- Activity
The lines to copy are those in the records below that hold the word "with".

(Stored data entries)
--
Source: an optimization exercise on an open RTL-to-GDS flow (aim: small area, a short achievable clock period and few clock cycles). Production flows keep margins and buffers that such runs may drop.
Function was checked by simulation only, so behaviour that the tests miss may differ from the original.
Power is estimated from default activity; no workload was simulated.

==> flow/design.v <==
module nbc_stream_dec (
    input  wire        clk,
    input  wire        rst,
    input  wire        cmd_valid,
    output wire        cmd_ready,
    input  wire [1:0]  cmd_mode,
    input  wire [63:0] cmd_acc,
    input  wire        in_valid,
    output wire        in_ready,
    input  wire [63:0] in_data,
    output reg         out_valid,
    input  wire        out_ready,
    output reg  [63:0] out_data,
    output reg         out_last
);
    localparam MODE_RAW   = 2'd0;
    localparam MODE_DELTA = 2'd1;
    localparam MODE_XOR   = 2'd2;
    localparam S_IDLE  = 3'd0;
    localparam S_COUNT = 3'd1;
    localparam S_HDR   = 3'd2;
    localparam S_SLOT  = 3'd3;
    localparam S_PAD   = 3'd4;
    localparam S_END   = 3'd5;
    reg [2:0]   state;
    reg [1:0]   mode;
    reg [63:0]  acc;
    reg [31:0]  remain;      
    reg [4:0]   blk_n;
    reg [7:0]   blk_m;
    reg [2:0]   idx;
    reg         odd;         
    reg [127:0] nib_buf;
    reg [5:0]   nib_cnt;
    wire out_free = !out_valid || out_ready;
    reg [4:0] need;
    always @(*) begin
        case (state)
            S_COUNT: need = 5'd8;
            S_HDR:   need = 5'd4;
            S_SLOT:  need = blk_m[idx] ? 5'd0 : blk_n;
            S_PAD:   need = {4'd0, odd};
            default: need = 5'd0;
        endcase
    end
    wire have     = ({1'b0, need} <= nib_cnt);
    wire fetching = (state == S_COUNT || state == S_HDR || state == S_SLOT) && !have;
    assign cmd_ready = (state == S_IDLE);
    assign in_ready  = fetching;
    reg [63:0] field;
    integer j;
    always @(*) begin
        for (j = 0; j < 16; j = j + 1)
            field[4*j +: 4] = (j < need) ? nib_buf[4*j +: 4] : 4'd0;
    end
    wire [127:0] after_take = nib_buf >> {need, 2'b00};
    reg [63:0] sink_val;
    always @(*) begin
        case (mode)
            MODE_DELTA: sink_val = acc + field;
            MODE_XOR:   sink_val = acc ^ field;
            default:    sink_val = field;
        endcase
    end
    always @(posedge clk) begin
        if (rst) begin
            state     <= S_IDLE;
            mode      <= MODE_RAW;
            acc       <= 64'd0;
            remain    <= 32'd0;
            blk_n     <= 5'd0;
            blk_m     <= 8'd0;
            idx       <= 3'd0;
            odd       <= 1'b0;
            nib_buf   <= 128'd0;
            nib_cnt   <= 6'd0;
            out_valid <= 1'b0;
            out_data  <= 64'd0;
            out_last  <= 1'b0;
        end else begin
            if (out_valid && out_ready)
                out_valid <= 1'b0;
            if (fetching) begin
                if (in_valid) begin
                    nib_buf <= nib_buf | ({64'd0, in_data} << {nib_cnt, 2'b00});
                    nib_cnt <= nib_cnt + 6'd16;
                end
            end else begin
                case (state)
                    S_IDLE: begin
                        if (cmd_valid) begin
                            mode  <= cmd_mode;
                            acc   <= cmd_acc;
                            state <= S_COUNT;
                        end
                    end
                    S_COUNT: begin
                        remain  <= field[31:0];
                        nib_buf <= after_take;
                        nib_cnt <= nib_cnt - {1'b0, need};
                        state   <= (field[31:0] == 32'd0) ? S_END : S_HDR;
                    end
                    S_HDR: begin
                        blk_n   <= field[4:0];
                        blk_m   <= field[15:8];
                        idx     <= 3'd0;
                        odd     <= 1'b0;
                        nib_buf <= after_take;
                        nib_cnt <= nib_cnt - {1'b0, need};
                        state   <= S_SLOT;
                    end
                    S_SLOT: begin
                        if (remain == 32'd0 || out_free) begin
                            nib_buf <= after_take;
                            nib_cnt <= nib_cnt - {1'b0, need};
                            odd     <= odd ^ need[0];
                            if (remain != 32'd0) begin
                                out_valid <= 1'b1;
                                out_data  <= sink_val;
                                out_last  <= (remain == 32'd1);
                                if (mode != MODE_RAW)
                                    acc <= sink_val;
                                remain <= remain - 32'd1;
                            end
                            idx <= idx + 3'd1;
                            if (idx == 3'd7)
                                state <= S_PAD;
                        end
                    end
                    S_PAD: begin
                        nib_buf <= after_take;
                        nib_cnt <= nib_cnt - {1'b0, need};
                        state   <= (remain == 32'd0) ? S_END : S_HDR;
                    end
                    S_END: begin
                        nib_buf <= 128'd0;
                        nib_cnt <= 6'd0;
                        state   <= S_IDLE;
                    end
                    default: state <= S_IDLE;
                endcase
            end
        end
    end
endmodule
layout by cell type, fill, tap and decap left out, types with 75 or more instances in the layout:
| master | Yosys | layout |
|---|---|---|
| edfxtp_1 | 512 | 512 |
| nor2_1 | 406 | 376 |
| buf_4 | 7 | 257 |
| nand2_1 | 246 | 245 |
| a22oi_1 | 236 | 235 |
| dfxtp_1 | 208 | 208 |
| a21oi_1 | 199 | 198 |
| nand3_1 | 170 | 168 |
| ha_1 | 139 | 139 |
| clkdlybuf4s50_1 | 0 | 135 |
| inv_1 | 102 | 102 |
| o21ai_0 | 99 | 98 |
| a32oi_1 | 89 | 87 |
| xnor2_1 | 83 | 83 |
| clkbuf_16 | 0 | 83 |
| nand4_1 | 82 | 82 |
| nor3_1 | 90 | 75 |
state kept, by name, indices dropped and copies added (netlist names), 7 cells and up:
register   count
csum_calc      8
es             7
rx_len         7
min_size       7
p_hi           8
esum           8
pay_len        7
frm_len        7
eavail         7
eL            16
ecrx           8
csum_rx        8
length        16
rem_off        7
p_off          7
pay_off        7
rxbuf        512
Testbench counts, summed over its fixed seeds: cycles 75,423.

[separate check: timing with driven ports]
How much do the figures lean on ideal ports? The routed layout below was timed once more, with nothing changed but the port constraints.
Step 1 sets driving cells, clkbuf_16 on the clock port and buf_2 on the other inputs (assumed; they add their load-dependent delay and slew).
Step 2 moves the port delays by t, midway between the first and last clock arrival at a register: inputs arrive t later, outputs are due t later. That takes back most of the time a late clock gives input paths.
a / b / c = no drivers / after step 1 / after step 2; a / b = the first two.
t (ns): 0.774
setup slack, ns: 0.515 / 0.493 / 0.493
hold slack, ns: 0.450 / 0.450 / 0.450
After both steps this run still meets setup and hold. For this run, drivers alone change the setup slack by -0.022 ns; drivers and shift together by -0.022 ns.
--
- Response
layout by cell type, fill, tap and decap left out, types with 75 or more instances in the layout:
[separate check: timing with driven ports]
How much do the figures lean on ideal ports? The routed layout below was timed once more, with nothing changed but the port constraints.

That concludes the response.